The witness stated that as the Jet Ranger ascended, the pilot attempted to contact the accident helicopter, however the attempts were unsuccessful. The Jet Ranger departed the area and was eventually able to land in Astoria. A search for the other helicopter was initiated and two orange life vests and miscellaneous debris were located floating in the water. The bodies of both pilots and passenger were recovered in the general area later that day. Numerous smaller pieces of helicopter wreckage were recovered from the water; however the majority of the wreckage was not located.

The pilot of the R44 held a commercial pilot certificate with rotorcraft-helicopter and instrument ratings. The pilot also held a flight instructor certificate with helicopter and instrument helicopter privileges. As an instrument instructor I am sure the pilot had practiced instrument flying with a vision restriction device. However, there is a significant difference between practicing with a hood and losing all visual references while under stress.

HEMS history

Tuesday, February 14th, 2012

Most people remember the TV show MASH. Set during the Korean War, it featured patients being flown into a Mobile Army Surgical Hospital (MASH) with Bell 47 helicopters. In the beginning of the conflict the helicopters would occasionally pick up wounded soldiers when not busy with other missions. When doctors started noting that the survival rate increased when patients were transported by air, the Army took notice. The military started dedicating helicopters to medevac missions and when the Korean War ended over 22,000 wounded troops were transported by helicopters resulting in a lower mortality rate than previous wars. The Army further developed this concept with the Vietnam War by adding more sophistication, like in-flight medical care. Mortality rates continued falling and during the course of this conflict more than 800,000 wounded soldiers were transported.

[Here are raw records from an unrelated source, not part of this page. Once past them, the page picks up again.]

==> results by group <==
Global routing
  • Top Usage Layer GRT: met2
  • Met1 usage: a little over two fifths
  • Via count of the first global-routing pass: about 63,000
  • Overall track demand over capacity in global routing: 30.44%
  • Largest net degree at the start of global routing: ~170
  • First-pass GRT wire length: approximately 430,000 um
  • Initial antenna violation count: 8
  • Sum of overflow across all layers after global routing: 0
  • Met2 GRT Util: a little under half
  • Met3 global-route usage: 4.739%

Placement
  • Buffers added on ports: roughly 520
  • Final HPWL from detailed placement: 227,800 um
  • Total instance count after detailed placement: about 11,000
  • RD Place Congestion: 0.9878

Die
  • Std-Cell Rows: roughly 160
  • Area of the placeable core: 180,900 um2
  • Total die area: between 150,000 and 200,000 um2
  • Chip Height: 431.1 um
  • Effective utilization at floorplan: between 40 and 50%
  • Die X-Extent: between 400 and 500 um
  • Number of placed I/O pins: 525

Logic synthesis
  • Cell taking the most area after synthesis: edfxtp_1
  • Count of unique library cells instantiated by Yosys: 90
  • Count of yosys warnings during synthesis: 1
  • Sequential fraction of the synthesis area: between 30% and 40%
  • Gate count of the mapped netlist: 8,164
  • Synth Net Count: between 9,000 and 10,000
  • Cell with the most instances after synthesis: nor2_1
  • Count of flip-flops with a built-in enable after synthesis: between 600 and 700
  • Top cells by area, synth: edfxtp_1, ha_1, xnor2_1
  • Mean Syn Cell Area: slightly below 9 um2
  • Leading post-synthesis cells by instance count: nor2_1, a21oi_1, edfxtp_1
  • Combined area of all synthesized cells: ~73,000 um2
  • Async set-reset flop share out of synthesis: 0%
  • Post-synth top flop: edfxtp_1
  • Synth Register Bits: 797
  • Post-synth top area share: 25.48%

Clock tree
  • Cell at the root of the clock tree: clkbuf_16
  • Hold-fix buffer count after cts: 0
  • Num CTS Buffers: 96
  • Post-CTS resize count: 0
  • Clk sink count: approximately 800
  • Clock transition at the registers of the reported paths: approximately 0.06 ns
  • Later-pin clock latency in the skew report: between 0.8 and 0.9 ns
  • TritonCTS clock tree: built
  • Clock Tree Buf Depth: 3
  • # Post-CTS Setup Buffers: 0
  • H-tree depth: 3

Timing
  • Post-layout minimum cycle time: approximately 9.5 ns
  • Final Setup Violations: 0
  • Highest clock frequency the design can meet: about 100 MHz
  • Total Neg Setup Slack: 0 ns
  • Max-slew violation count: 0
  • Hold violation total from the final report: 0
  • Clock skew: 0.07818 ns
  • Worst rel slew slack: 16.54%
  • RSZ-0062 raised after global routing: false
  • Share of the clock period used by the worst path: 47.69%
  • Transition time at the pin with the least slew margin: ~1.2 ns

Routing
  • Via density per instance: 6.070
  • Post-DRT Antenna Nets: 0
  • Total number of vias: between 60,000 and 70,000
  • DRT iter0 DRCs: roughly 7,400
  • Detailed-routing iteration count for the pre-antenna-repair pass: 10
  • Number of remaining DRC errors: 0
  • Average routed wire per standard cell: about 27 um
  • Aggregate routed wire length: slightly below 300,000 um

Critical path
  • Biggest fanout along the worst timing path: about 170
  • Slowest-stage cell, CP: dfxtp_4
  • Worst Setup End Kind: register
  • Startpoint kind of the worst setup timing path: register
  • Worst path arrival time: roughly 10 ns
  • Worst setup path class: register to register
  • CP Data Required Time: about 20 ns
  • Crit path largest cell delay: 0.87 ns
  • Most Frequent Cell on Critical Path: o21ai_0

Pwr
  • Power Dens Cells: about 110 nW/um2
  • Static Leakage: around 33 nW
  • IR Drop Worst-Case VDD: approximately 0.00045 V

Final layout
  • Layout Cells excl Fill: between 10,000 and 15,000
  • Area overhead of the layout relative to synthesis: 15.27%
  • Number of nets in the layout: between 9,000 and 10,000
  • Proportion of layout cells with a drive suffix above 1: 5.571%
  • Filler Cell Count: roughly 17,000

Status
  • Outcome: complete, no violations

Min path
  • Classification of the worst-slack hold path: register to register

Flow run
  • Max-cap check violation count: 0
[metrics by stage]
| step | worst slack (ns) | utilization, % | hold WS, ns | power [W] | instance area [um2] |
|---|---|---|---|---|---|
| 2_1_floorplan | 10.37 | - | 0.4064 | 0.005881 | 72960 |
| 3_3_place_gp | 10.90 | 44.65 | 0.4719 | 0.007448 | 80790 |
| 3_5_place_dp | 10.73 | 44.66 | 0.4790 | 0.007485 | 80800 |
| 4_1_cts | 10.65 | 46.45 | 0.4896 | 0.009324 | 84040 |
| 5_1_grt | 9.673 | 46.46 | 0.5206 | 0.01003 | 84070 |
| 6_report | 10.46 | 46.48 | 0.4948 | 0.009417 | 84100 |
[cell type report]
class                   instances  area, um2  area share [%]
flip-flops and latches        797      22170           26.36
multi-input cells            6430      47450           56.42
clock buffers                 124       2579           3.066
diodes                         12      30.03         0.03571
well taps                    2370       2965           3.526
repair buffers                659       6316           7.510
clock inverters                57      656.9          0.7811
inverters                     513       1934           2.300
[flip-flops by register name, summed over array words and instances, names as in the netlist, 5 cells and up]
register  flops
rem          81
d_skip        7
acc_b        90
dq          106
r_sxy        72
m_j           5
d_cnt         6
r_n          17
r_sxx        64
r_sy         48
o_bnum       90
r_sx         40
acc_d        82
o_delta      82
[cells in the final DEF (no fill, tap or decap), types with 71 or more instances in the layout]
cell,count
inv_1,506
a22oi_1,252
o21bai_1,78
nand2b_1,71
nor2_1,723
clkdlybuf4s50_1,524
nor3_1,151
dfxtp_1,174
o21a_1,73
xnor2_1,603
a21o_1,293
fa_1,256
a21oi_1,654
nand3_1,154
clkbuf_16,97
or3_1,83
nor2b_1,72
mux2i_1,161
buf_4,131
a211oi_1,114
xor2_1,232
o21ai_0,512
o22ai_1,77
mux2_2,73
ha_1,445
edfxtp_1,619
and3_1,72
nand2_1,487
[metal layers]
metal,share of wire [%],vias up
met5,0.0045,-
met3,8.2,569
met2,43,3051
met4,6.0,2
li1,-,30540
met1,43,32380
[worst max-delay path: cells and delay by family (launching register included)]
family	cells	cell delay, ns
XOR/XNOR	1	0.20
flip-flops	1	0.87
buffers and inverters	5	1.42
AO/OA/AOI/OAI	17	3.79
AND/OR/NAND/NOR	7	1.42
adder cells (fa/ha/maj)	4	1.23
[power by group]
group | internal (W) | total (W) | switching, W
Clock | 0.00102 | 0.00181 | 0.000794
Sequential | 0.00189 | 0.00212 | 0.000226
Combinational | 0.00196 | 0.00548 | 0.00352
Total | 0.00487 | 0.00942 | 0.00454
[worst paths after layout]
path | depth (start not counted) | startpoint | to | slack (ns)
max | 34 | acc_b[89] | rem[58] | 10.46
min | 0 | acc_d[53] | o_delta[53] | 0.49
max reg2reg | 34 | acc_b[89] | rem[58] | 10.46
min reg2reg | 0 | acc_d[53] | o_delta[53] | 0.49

Many returning military personnel understand the advantages of transporting trauma patients by helicopter first hand and starting applying these concepts to the civilian world. In 1970, the Maryland State Police Air Unit transported the first trauma patient by helicopter. Two years later the first hospital based helicopter program was launched at St. Anthony’s Hospital in Denver, Colorado.  By 1980, there were roughly 32 hospital based programs flying about 17,000 patients a year.

At this point the HEMS (Helicopter Emergency Medical Service) was a proven concept and the industry began to really organize. Medical interiors started getting more sophisticated and standards, guidelines and training programs for crew members were developed. By 2000, the number of programs had grown to 231 operating over 400 aircraft. Today, there are over 300 air medical programs operating about 900 helicopters.